### TASK DESCRIPTION
All records should be written out again exactly.
····················
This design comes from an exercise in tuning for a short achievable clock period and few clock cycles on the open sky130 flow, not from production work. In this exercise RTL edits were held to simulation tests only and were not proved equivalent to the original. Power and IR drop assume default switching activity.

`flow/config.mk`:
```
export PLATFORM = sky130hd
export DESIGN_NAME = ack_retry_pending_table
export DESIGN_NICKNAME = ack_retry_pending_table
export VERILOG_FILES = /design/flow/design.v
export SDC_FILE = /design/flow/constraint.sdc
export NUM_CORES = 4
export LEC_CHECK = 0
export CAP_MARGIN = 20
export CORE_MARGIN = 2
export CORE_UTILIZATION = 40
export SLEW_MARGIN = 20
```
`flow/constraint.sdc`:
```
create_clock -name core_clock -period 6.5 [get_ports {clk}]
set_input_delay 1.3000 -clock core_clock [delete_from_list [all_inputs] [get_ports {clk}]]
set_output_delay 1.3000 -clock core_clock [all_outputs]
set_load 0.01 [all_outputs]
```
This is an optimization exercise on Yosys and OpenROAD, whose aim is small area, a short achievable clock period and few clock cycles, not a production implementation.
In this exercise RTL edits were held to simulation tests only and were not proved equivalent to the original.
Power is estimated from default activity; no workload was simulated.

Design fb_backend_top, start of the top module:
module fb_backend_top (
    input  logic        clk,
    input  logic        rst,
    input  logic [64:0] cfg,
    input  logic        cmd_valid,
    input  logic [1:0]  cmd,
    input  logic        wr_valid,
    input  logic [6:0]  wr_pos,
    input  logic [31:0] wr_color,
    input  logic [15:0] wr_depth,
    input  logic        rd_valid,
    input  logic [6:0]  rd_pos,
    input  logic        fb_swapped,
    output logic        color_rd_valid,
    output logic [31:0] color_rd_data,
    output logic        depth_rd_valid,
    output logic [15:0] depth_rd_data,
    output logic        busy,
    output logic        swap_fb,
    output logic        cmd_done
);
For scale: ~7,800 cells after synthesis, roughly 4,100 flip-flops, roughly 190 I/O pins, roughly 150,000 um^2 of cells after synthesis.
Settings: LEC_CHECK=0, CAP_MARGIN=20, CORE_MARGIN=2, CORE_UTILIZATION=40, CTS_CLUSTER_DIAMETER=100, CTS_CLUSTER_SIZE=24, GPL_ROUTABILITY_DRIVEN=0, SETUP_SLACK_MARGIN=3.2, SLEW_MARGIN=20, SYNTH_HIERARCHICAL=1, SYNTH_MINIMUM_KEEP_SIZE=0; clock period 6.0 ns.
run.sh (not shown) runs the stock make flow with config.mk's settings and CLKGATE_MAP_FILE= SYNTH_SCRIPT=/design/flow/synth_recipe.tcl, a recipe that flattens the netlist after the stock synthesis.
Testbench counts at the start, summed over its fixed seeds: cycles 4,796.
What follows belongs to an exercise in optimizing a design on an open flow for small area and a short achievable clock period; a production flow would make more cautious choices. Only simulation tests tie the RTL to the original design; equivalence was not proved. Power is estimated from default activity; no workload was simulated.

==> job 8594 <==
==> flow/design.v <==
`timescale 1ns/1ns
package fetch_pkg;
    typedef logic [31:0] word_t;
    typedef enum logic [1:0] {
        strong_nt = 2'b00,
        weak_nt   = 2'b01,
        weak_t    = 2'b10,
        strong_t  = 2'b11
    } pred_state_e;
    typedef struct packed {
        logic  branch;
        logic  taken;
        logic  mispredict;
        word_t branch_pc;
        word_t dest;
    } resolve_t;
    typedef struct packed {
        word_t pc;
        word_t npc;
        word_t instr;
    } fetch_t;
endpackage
····················
### THE COMPLETED TASK
This design comes from an exercise in tuning for a short achievable clock period and few clock cycles on the open sky130 flow, not from production work. In this exercise RTL edits were held to simulation tests only and were not proved equivalent to the original. Power and IR drop assume default switching activity.

`flow/config.mk`:
```
export PLATFORM = sky130hd
export DESIGN_NAME = ack_retry_pending_table
export DESIGN_NICKNAME = ack_retry_pending_table
export VERILOG_FILES = /design/flow/design.v
export SDC_FILE = /design/flow/constraint.sdc
export NUM_CORES = 4
export LEC_CHECK = 0
export CAP_MARGIN = 20
export CORE_MARGIN = 2
export CORE_UTILIZATION = 40
export SLEW_MARGIN = 20
```
`flow/constraint.sdc`:
```
create_clock -name core_clock -period 6.5 [get_ports {clk}]
set_input_delay 1.3000 -clock core_clock [delete_from_list [all_inputs] [get_ports {clk}]]
set_output_delay 1.3000 -clock core_clock [all_outputs]
set_load 0.01 [all_outputs]
```
This is an optimization exercise on Yosys and OpenROAD, whose aim is small area, a short achievable clock period and few clock cycles, not a production implementation.
In this exercise RTL edits were held to simulation tests only and were not proved equivalent to the original.
Power is estimated from default activity; no workload was simulated.

Design fb_backend_top, start of the top module:
module fb_backend_top (
    input  logic        clk,
    input  logic        rst,
    input  logic [64:0] cfg,
    input  logic        cmd_valid,
    input  logic [1:0]  cmd,
    input  logic        wr_valid,
    input  logic [6:0]  wr_pos,
    input  logic [31:0] wr_color,
    input  logic [15:0] wr_depth,
    input  logic        rd_valid,
    input  logic [6:0]  rd_pos,
    input  logic        fb_swapped,
    output logic        color_rd_valid,
    output logic [31:0] color_rd_data,
    output logic        depth_rd_valid,
    output logic [15:0] depth_rd_data,
    output logic        busy,
    output logic        swap_fb,
    output logic        cmd_done
);
For scale: ~7,800 cells after synthesis, roughly 4,100 flip-flops, roughly 190 I/O pins, roughly 150,000 um^2 of cells after synthesis.
Settings: LEC_CHECK=0, CAP_MARGIN=20, CORE_MARGIN=2, CORE_UTILIZATION=40, CTS_CLUSTER_DIAMETER=100, CTS_CLUSTER_SIZE=24, GPL_ROUTABILITY_DRIVEN=0, SETUP_SLACK_MARGIN=3.2, SLEW_MARGIN=20, SYNTH_HIERARCHICAL=1, SYNTH_MINIMUM_KEEP_SIZE=0; clock period 6.0 ns.
run.sh (not shown) runs the stock make flow with config.mk's settings and CLKGATE_MAP_FILE= SYNTH_SCRIPT=/design/flow/synth_recipe.tcl, a recipe that flattens the netlist after the stock synthesis.
Testbench counts at the start, summed over its fixed seeds: cycles 4,796.
What follows belongs to an exercise in optimizing a design on an open flow for small area and a short achievable clock period; a production flow would make more cautious choices. Only simulation tests tie the RTL to the original design; equivalence was not proved. Power is estimated from default activity; no workload was simulated.

==> job 8594 <==
==> flow/design.v <==
`timescale 1ns/1ns
package fetch_pkg;
    typedef logic [31:0] word_t;
    typedef enum logic [1:0] {
        strong_nt = 2'b00,
        weak_nt   = 2'b01,
        weak_t    = 2'b10,
        strong_t  = 2'b11
    } pred_state_e;
    typedef struct packed {
        logic  branch;
        logic  taken;
        logic  mispredict;
        word_t branch_pc;
        word_t dest;
    } resolve_t;
    typedef struct packed {
        word_t pc;
        word_t npc;
        word_t instr;
    } fetch_t;
endpackage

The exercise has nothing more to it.